3.09.2024

finished reading

This debut novel is a great concept, building on elements of Moby Dick (although you don't have to read Moby Dick to appreciate this book).  It's about an obsessive search for the elusive figure--this time in human form.  I liked the intergenerational narrative threads and how the author intertwines a pod of whales as an interlude between sections.  The magical elements distracted me.

From the publisher:
Evangeline Hussey’s husband is dead—lost at sea—and she has only managed to hold on to his Nantucket inn by employing a curious gift to glimpse and re-form the recent memories of those around her. One night, an idealistic sailor appears on her doorstep asking her to call him Ishmael, and her careful illusion begins to fracture. He soon sails away with Ahab to hunt an infamous white whale, and Evangeline is left to forge a life from the pieces that remain.
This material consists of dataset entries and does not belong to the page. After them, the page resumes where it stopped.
## config.mk

```make
export PLATFORM = sky130hd
export DESIGN_NAME = bap_ctrl
export DESIGN_NICKNAME = d
export VERILOG_FILES = /design/src/design/bap_pkg.sv /design/src/design/bap_ctrl.sv
export SDC_FILE = /design/constraint.sdc
export NUM_CORES = 1
export LEC_CHECK = 0
export BUFFER_PORTS_ARGS = -buffer_cell sky130_fd_sc_hd__buf_2
export CELL_PAD_IN_SITES_DETAIL_PLACEMENT = 0
export CELL_PAD_IN_SITES_GLOBAL_PLACEMENT = 1
export CORE_AREA = 3 3 40 42
export DETAILED_ROUTE_END_ITERATION = 16
export DIE_AREA = 0 0 43 45
export PLACE_DENSITY_LB_ADDON = 0.1
export SYNTH_ARGS = -nofsm -noshare
export SYNTH_HDL_FRONTEND = slang
export SYNTH_SLANG_ARGS = --single-unit
export TNS_END_PERCENT = 1
```

## constraint.sdc

```tcl
create_clock -name clk -period 3.1 [get_ports clk]
set_input_delay 0.62 -clock clk [delete_from_list [all_inputs] [get_ports clk]]
set_output_delay 0.62 -clock clk [all_outputs]
set_load 0.01 [all_outputs]
```
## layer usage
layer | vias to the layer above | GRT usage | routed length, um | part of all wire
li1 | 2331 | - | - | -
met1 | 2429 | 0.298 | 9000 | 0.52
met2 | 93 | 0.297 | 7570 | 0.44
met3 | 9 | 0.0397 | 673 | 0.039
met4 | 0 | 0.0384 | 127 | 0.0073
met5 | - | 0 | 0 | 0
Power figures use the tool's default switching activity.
File: src/rtl/sfti_ram.sv
// Generic single-write, single-read RAM with registered read data.
module sfti_ram #(
    parameter int WIDTH = 8,
    parameter int DEPTH = 64
) (
    input  logic                     clk,
    input  logic                     we,
    input  logic [$clog2(DEPTH)-1:0] waddr,
    input  logic [WIDTH-1:0]         wdata,
    input  logic [$clog2(DEPTH)-1:0] raddr,
    output logic [WIDTH-1:0]         rdata
);

    logic [WIDTH-1:0] mem [DEPTH];

    always_ff @(posedge clk)
    begin
        if (we)
        begin
            mem[waddr] <= wdata;
        end
        rdata <= mem[raddr];
    end

endmodule

File: config.mk
export PLATFORM = sky130hd
export DESIGN_NAME = sfti_ram
export DESIGN_NICKNAME = d
export VERILOG_FILES = /design/src/rtl/sfti_ram.sv
export SDC_FILE = /design/constraint.sdc
export NUM_CORES = 1
export LEC_CHECK = 0
export BUFFER_PORTS_ARGS = -buffer_cell sky130_fd_sc_hd__buf_4
export CAP_MARGIN = 20
export CORE_UTILIZATION = 50
export DETAILED_ROUTE_END_ITERATION = 16
export PLACE_DENSITY = 0.66
export SLEW_MARGIN = 20
export SYNTH_ARGS = -nofsm -noshare
export SYNTH_HDL_FRONTEND = slang
export SYNTH_SLANG_ARGS = --single-unit
File: constraint.sdc
create_clock -name clk -period 1.6 [get_ports clk]
set_input_delay 0.08 -clock clk [delete_from_list [all_inputs] [get_ports clk]]
set_output_delay 0.08 -clock clk [all_outputs]
set_load 0.005 [all_outputs]
==> results of run 1 <==
layout by cell type, fill, tap and decap left out, drive strengths merged, types with 2 or more instances in the layout:
master	count
mux2	13
nor2b	14
dfxtp	8
nor4	2
nand3	13
nand4	2
o32ai	2
o2111ai	3
dlygate4sd3	3
a21oi	3
o221a	2
buf	189
bufinv	5
clkinv	19
o22ai	8
a221oi	6
nand2b	7
o21a	2
a2111oi	2
mux4	126
nor2	83
o41ai	2
mux2i	23
nand3b	3
nor3	7
o2bb2ai	3
a22oi	3
o221ai	8
edfxtp	512
a211oi	4
nand2	19
clkbuf	67
o21ai	4
state kept, by name (all words and copies together) (netlist names):
register	flops
rdata	8
mem	512
layout make-up:
type | count | area share [%]
Timing Repair Buffer | 193 | 6.76
Sequential cell | 520 | 65.0
Tap cell | 525 | 2.75
Multi-Input combinational cell | 369 | 18.7
Clock inverter | 26 | 1.04
Clock buffer | 66 | 5.75
metrics by stage:
stage / util [%] / setup WS [ps]
floorplan: - / -50.2
global placement: 55.7 / -545
detailed placement: 55.7 / -547
CTS: 60.1 / -253
global route: 60.1 / -338
finish: 60.1 / -259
Her choices ripple through generations, across continents, and into the depths of the sea, in a narrative that follows Evangeline and her descendants from mid-nineteenth century Nantucket to Boston, Brazil, Florence, and Idaho. Moving, beautifully written, and elegantly conceived, Wild and Distant Seas takes Moby-Dick as its starting point, but Tara Karr Roberts brings four remarkable women to life in a spellbinding epic all her own.

#52bookclub prompt 8: features the ocean.